--- START ---
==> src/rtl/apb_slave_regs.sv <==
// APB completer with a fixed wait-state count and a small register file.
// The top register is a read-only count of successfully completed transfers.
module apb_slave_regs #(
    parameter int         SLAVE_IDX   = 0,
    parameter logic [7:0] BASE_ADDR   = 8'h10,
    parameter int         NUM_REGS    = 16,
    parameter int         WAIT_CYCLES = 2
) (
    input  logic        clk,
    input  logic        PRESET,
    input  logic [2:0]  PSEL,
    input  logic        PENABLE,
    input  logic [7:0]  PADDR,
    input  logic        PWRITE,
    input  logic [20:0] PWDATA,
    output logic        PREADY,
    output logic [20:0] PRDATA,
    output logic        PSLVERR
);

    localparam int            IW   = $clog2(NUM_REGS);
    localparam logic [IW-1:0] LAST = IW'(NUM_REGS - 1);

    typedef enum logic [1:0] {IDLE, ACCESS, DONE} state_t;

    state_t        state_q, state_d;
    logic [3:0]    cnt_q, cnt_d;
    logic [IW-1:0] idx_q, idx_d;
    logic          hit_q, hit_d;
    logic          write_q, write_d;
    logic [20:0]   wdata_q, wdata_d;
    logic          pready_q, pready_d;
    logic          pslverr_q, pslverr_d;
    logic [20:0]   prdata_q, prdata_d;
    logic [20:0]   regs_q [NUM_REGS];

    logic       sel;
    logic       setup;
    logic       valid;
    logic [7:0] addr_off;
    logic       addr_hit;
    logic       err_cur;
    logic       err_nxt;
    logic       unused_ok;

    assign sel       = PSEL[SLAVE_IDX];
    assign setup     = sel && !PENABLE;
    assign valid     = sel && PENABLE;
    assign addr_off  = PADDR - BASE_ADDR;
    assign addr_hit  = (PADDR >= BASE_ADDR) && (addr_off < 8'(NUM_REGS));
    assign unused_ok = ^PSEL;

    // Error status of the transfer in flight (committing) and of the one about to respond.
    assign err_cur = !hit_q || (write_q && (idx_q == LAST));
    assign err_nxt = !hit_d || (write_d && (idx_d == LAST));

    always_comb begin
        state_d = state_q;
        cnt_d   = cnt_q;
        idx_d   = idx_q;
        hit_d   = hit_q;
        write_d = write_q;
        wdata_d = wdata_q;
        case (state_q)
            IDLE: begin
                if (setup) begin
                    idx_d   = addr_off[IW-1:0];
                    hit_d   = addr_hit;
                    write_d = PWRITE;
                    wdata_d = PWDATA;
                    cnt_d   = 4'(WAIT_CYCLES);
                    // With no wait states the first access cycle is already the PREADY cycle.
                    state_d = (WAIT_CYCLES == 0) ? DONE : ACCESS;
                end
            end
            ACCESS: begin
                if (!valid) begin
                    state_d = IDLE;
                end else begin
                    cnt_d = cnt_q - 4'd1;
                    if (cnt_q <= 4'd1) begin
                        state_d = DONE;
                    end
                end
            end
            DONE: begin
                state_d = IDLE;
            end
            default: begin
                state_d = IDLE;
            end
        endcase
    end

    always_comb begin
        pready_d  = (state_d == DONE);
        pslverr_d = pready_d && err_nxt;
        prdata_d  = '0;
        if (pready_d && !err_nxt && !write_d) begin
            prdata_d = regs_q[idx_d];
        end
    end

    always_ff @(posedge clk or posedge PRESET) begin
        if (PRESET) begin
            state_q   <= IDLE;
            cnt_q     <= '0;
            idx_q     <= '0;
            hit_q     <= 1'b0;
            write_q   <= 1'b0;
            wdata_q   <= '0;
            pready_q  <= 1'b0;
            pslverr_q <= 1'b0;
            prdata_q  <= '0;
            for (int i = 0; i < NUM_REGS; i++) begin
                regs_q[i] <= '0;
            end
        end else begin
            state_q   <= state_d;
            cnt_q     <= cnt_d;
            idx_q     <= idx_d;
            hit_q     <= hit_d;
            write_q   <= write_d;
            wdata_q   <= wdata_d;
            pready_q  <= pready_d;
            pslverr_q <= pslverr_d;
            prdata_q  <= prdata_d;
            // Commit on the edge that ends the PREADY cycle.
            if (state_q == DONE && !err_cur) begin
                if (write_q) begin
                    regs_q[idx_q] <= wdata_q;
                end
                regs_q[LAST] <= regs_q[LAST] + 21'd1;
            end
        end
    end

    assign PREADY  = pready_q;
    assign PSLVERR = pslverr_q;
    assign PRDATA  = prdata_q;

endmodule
--- END ---
--- START ---
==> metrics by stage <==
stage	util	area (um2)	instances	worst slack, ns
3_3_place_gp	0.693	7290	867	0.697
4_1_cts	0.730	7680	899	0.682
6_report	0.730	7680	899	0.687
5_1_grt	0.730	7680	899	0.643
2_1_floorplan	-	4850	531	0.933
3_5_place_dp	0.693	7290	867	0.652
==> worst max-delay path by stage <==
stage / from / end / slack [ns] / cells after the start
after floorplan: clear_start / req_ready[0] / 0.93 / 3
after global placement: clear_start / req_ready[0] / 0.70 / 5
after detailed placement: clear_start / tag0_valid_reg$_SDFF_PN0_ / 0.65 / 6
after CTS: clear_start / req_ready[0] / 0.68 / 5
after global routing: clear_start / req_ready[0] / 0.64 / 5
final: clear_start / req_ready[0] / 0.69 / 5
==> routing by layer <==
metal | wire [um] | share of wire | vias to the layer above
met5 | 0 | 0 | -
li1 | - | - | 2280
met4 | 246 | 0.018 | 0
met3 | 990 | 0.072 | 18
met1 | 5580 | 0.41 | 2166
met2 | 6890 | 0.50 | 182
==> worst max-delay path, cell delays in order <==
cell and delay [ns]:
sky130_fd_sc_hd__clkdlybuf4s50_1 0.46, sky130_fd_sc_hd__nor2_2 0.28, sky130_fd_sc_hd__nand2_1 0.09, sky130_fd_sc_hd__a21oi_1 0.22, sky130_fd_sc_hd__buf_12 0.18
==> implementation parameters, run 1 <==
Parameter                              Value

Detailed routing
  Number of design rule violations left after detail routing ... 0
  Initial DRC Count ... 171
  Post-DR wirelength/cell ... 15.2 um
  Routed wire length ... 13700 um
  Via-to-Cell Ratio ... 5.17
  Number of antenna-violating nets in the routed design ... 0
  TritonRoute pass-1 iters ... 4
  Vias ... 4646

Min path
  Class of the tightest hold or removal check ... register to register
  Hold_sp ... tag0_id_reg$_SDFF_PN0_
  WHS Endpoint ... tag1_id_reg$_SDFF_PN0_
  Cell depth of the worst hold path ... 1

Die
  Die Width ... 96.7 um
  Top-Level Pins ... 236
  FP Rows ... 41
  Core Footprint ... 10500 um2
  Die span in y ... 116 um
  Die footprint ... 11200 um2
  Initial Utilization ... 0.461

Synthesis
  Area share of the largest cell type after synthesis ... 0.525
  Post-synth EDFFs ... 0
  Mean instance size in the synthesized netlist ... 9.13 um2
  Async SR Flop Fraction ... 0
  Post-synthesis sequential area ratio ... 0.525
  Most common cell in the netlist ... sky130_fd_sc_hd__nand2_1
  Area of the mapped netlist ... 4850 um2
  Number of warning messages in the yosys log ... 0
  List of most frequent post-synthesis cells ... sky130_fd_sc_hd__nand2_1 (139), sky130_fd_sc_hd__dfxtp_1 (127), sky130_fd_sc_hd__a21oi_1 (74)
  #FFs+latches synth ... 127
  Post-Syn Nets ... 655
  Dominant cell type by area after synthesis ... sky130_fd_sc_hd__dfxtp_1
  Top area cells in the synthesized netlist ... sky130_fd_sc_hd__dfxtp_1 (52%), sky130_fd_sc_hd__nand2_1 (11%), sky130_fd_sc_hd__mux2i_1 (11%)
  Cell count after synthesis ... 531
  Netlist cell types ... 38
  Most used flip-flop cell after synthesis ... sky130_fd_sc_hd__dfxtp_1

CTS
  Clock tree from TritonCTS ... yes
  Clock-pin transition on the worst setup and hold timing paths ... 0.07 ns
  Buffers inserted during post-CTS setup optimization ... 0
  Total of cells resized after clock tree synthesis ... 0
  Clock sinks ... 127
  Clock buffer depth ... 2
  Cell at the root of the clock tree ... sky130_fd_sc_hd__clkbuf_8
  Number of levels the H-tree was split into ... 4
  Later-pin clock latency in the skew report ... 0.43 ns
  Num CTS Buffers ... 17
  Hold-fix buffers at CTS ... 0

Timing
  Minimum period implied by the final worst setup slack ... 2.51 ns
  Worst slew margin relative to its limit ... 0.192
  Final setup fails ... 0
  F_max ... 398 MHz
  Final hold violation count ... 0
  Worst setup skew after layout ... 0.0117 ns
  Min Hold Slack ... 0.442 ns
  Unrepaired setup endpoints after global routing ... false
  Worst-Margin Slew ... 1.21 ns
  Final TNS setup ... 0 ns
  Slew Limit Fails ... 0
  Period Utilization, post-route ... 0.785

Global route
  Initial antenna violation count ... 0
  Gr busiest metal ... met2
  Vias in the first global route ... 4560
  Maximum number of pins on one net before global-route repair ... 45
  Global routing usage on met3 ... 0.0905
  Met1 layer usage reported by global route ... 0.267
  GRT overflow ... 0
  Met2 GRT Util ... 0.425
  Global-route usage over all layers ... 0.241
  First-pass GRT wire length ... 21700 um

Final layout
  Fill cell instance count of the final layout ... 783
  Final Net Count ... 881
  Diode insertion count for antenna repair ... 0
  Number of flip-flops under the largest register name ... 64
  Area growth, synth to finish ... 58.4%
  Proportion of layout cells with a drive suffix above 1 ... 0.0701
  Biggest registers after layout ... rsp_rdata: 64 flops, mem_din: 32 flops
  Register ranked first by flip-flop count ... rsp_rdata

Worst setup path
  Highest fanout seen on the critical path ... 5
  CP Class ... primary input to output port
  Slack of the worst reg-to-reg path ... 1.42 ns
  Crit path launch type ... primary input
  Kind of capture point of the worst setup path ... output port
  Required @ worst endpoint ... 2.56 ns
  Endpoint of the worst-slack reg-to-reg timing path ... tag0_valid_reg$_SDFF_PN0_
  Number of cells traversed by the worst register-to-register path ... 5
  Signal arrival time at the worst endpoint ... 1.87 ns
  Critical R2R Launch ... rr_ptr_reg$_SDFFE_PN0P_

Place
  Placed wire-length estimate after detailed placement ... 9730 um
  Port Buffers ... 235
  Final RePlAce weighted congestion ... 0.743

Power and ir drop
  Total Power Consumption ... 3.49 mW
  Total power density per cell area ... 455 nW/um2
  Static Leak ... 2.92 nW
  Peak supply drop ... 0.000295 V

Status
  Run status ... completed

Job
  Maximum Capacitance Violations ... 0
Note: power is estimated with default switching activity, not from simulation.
--- END ---
» Problem to work on: Above are the entries. Copy exactly the part that opens with the line containing "Top area cells" and closes with the line containing "Clock tree from TritonCTS ... yes", and no more.

» Your response:
  Top area cells in the synthesized netlist ... sky130_fd_sc_hd__dfxtp_1 (52%), sky130_fd_sc_hd__nand2_1 (11%), sky130_fd_sc_hd__mux2i_1 (11%)
  Cell count after synthesis ... 531
  Netlist cell types ... 38
  Most used flip-flop cell after synthesis ... sky130_fd_sc_hd__dfxtp_1

CTS
  Clock tree from TritonCTS ... yes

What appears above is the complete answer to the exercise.